EXERCISE DESCRIPTION: From the entries below, transcribe exactly the lines between the line holding "-0.1290 | 0.3282 |" and the line holding "met5: - / 0 / 0", inclusive; skip all other lines.

DATA UNDER STUDY:
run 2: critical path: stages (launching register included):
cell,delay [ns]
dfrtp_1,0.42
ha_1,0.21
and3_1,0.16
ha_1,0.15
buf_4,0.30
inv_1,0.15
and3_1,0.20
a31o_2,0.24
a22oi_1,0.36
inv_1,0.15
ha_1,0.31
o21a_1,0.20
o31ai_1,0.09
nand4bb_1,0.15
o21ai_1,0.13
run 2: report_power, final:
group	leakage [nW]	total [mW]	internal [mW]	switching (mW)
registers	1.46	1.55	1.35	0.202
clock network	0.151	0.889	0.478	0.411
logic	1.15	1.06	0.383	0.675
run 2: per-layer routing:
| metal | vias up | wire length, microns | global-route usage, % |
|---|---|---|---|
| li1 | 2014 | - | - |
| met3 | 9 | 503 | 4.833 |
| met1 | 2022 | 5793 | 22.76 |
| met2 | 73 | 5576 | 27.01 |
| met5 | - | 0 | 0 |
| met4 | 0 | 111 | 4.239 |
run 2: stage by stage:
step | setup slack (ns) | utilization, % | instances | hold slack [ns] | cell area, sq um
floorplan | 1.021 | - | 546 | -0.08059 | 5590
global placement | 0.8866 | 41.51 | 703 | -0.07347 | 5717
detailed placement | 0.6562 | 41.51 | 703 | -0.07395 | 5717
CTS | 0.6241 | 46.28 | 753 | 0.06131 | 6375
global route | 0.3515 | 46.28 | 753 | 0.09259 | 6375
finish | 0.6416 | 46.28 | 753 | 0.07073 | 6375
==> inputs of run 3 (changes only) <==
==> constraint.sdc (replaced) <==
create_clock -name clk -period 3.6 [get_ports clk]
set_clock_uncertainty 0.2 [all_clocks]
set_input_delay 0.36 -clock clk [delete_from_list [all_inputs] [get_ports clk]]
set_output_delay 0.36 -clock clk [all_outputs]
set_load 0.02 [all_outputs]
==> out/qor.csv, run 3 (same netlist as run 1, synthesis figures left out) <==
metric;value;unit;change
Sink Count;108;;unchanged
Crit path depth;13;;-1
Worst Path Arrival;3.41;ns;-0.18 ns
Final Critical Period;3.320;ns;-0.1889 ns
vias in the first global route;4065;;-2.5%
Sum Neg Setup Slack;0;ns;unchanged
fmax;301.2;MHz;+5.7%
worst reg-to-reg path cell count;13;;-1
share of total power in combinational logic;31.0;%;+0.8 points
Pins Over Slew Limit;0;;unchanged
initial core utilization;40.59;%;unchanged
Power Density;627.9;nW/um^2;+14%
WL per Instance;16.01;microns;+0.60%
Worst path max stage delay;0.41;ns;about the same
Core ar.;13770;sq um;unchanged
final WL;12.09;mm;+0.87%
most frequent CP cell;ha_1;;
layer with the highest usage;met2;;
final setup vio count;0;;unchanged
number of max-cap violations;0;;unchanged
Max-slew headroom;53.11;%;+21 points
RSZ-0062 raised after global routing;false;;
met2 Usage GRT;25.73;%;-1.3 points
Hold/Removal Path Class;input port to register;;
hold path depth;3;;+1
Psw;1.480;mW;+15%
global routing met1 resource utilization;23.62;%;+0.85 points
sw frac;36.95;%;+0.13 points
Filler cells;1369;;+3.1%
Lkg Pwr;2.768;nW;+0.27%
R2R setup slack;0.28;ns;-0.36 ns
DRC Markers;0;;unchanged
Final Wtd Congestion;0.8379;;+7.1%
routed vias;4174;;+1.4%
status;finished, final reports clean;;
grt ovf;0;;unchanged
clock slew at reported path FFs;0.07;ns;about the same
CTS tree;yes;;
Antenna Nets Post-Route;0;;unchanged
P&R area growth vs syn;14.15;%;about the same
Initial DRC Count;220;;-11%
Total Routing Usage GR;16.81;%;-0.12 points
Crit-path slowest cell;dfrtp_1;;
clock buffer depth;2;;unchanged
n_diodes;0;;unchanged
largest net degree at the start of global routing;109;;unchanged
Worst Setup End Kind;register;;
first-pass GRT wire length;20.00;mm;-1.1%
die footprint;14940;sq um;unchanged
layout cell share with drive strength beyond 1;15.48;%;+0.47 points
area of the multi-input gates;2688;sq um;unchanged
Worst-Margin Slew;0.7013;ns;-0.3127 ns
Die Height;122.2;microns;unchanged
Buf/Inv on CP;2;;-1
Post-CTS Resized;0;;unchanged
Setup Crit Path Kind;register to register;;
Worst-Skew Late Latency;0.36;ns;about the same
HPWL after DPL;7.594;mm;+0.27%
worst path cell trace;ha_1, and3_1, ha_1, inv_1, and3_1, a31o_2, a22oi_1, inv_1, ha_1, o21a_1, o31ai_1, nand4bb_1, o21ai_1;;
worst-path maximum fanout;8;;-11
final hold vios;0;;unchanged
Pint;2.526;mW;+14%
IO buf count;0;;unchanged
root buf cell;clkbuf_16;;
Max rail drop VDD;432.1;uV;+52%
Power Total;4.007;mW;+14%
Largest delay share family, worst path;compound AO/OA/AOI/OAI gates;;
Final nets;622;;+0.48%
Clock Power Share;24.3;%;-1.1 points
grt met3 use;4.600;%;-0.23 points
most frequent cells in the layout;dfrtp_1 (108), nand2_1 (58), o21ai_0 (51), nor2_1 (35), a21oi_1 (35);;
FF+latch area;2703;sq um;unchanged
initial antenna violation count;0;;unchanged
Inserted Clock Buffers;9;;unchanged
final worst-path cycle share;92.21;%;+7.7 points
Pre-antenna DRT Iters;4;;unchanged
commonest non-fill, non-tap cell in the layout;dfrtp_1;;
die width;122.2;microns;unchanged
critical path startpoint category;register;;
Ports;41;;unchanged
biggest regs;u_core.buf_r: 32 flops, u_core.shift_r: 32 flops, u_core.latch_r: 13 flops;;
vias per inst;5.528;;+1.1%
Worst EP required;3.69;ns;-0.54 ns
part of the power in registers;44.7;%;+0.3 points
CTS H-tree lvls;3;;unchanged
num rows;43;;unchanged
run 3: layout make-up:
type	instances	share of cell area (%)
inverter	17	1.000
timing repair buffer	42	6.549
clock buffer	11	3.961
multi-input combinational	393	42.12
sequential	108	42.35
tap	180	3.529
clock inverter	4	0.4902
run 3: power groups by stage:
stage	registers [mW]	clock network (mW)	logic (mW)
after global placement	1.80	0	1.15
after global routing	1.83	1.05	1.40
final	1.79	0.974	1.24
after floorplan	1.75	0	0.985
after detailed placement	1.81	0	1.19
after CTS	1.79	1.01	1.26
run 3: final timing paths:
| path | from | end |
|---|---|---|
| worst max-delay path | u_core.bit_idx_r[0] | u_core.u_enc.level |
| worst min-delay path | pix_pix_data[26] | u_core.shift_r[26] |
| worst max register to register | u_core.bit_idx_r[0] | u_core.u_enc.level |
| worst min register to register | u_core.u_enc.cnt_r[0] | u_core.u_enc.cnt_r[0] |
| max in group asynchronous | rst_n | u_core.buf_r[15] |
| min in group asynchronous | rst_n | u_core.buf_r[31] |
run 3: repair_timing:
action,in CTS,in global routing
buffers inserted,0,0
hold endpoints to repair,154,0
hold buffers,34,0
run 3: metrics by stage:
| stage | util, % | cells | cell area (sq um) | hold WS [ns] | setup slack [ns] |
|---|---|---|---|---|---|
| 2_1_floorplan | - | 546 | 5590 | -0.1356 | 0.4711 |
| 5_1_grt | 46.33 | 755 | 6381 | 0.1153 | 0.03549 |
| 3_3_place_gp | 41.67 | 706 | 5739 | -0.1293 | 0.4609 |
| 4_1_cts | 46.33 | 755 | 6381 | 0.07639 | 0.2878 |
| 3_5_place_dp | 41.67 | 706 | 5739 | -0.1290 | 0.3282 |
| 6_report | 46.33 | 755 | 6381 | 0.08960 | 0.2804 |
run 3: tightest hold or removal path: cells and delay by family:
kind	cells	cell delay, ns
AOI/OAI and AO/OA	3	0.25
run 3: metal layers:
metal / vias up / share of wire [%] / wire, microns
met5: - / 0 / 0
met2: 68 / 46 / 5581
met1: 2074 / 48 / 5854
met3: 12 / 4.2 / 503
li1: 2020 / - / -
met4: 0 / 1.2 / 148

EXPECTED ANSWER:
| 3_5_place_dp | 41.67 | 706 | 5739 | -0.1290 | 0.3282 |
| 6_report | 46.33 | 755 | 6381 | 0.08960 | 0.2804 |
run 3: tightest hold or removal path: cells and delay by family:
kind	cells	cell delay, ns
AOI/OAI and AO/OA	3	0.25
run 3: metal layers:
metal / vias up / share of wire [%] / wire, microns
met5: - / 0 / 0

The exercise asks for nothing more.